The two-gradient version of the Scheutjens-Fleer self-consistent field (SF-SCF) theory is employed to model the interaction between a molecular bottle brush with a polyelectrolyte backbone and neutral hydrophilic side chains and an oppositely charged surface. Our system mimics graft-copolymers with a cationic main chain (among which poly( L-lysine)- graft-poly(ethylene glycol) (PLL- g-PEG) or poly( L-lysine)- graft-polyoxazoline are well-known examples) interacting with negatively charged (metal oxide) solid surfaces. We aim to analyze the copolymer-surface interaction patterns as a function of the molecular architecture parameters. Two regimes are investigated: First, we compute the effective interaction potential versus the distance from the surface for individual bottle brush macromolecules. Here, depending on the grafting ratio and the degree of polymerization of the side chains, the interplay of electrostatic attractions of the main chain to the surface and the steric repulsion of the grafts results in different patterns in the interaction potential and, therefore, in qualitatively different adsorption behavior. In particular, we demonstrate that, at high side chain grafting density and short grafts, the molecular brushes are strongly adsorbed electrostatically onto negatively charged substrates, whereas, in the opposite case of low grafting ratio and high molecular weight of grafts, the steric repulsion of the side chains from the surface dominates the polymer-surface interaction.

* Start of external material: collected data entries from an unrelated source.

[src/rtl/multi_digit_led_driver_pkg.sv]
// Shared constants for the multiplexed 7-segment LED driver.
//   PHASES_PER_SLOT : phases per digit slot
//   ANODE_ON/OFF    : anode drive levels (active-low)
//   DP_ON/OFF       : decimal point drive levels (active-low)
//   SEG_BLANK       : all segments dark
//   GLYPH_LUT       : hex nibble -> active-low {a,b,c,d,e,f,g}
package multi_digit_led_driver_pkg;

    localparam int PHASES_PER_SLOT = 16;

    localparam logic ANODE_ON  = 1'b0;
    localparam logic ANODE_OFF = 1'b1;
    localparam logic DP_ON     = 1'b0;
    localparam logic DP_OFF    = 1'b1;

    localparam logic [6:0] SEG_BLANK = 7'h7F;

    // Bit 6 is segment a, bit 0 is segment g; 0 = segment lit.
    localparam logic [6:0] GLYPH_LUT [0:15] = '{
        7'h01, 7'h4F, 7'h12, 7'h06,   // 0 1 2 3
        7'h4C, 7'h24, 7'h20, 7'h0F,   // 4 5 6 7
        7'h00, 7'h04, 7'h08, 7'h60,   // 8 9 A b
        7'h31, 7'h42, 7'h30, 7'h38    // C d E F
    };

endpackage

[src/rtl/multi_digit_led_driver_seg7_decoder.sv]
// Combinational hex-to-7-segment decoder.
//   nibble : 4-bit hex value
//   seg_n  : active-low segments {a,b,c,d,e,f,g}
module seg7_decoder
    import multi_digit_led_driver_pkg::*;
(
    input  logic [3:0] nibble,
    output logic [6:0] seg_n
);

    assign seg_n = GLYPH_LUT[nibble];

endmodule

[src/rtl/multi_digit_led_driver.sv]
// Time-multiplexed driver for NUM_DIGITS common-anode 7-segment digits.
// Each digit slot is 16 phases of CLK_DIV clocks; the first BLANK_PHASES
// phases keep the anode off while seg/dp settle, then the anode is on for
// up to `brightness` phases. New content is staged by `load` and only
// becomes visible at the start of a frame so a frame never tears.
//   clk, reset   : system clock, async active-low reset
//   data_in      : hex nibble per digit (digit k at [4k+3:4k])
//   dp_in        : decimal point request per digit (1 = lit)
//   digit_en     : per-digit enable (0 = blanked)
//   brightness   : on-phases per slot
//   load         : capture strobe for the four inputs above
//   busy         : staged content waiting for the next frame
//   frame_start  : one-cycle pulse as digit 0's slot begins
//   an, seg, dp  : active-low display drive
module multi_digit_led_driver
    import multi_digit_led_driver_pkg::*;
#(
    parameter int NUM_DIGITS   = 4,
    parameter int CLK_DIV      = 20,
    parameter int BLANK_PHASES = 2
) (
    input  logic                    clk,
    input  logic                    reset,
    input  logic [4*NUM_DIGITS-1:0] data_in,
    input  logic [NUM_DIGITS-1:0]   dp_in,
    input  logic [NUM_DIGITS-1:0]   digit_en,
    input  logic [3:0]              brightness,
    input  logic                    load,
    output logic                    busy,
    output logic                    frame_start,
    output logic [NUM_DIGITS-1:0]   an,
    output logic [6:0]              seg,
    output logic                    dp
);

    localparam int PRESC_W = $clog2(CLK_DIV);
    localparam int DIGIT_W = $clog2(NUM_DIGITS);
    localparam int ON_MAX  = PHASES_PER_SLOT - BLANK_PHASES;

    typedef struct packed {
        logic [4*NUM_DIGITS-1:0] data;
        logic [NUM_DIGITS-1:0]   dp_req;
        logic [NUM_DIGITS-1:0]   en;
        logic [3:0]              bright;
    } cfg_t;

    logic [PRESC_W-1:0]    presc_q;
    logic [3:0]            phase_q;
    logic [DIGIT_W-1:0]    digit_q;
    logic                  tick;
    logic                  frame_cond;

    cfg_t                  cfg_in;
    cfg_t                  stage_q;
    cfg_t                  disp_q;
    cfg_t                  disp_next;

    logic [3:0]            cur_nibble;
    logic [6:0]            cur_seg_n;
    logic [4:0]            on_len;
    logic [4:0]            on_end;
    logic                  phase_lit;
    logic [NUM_DIGITS-1:0] an_next;

    assign tick       = (presc_q == PRESC_W'(CLK_DIV - 1));
    assign frame_cond = (presc_q == '0) && (phase_q == 4'd0) && (digit_q == '0);

    always_ff @(posedge clk or negedge reset) begin
        if (!reset) begin
            presc_q <= '0;
            phase_q <= '0;
            digit_q <= '0;
        end else if (tick) begin
            presc_q <= '0;
            phase_q <= phase_q + 4'd1;
            if (phase_q == 4'd15) begin
                digit_q <= (digit_q == DIGIT_W'(NUM_DIGITS - 1)) ? '0 : digit_q + 1'b1;
            end
        end else begin
            presc_q <= presc_q + 1'b1;
        end
    end

    assign cfg_in = {data_in, dp_in, digit_en, brightness};

    // Display takes the staged copy at every frame start; when nothing is
    // pending the two are equal, so no extra qualification is needed.
    // A load in the same cycle lands in staging after the transfer and
    // therefore waits for the following frame.
    always_ff @(posedge clk or negedge reset) begin
        if (!reset) begin
            stage_q <= '0;
            disp_q  <= '0;
            busy    <= 1'b0;
        end else begin
            if (frame_cond) begin
                disp_q <= stage_q;
            end
            if (load) begin
                stage_q <= cfg_in;
                busy    <= 1'b1;
            end else if (frame_cond) begin
                busy <= 1'b0;
            end
        end
    end

    // Outputs for the first cycle of a frame must already reflect the new
    // content, so decode from the value the display register is taking.
    assign disp_next  = frame_cond ? stage_q : disp_q;
    assign cur_nibble = disp_next.data[{digit_q, 2'b00} +: 4];

    seg7_decoder u_seg7_decoder (
        .nibble (cur_nibble),
        .seg_n  (cur_seg_n)
    );

    assign on_len    = (disp_next.bright > 4'(ON_MAX)) ? 5'(ON_MAX) : {1'b0, disp_next.bright};
    assign on_end    = 5'(BLANK_PHASES) + on_len;
    assign phase_lit = ({1'b0, phase_q} >= 5'(BLANK_PHASES)) && ({1'b0, phase_q} < on_end);

    always_comb begin
        an_next = {NUM_DIGITS{ANODE_OFF}};
        if (phase_lit && disp_next.en[digit_q]) begin
            an_next[digit_q] = ANODE_ON;
        end
    end

    always_ff @(posedge clk or negedge reset) begin
        if (!reset) begin
            an          <= {NUM_DIGITS{ANODE_OFF}};
            seg         <= SEG_BLANK;
            dp          <= DP_OFF;
            frame_start <= 1'b0;
        end else begin
            an          <= an_next;
            seg         <= cur_seg_n;
            dp          <= disp_next.dp_req[digit_q] ? DP_ON : DP_OFF;
            frame_start <= frame_cond;
        end
    end

endmodule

At intermediate grafting ratios, the adsorption/depletion scenario depends essentially on the ratio between the electrostatic screening length and the thickness of the molecular bottle brush. We further have analyzed the equilibrium adsorbed amount as a function of the macromolecular architecture. Our results are based on a detailed account of attractive and repulsive (including intermolecular in-plane) interactions, and suggest a nonmonotonic dependence of the adsorbed amount on the grafting ratio, in good agreement with the experimental studies for PLL- g-PEG adsorption onto Nb2O5 surfaces. The results of the theoretical modeling are discussed in the context of the optimization of the PLL-g-PEG molecular design parameters in order to create protein-resistant surfaces.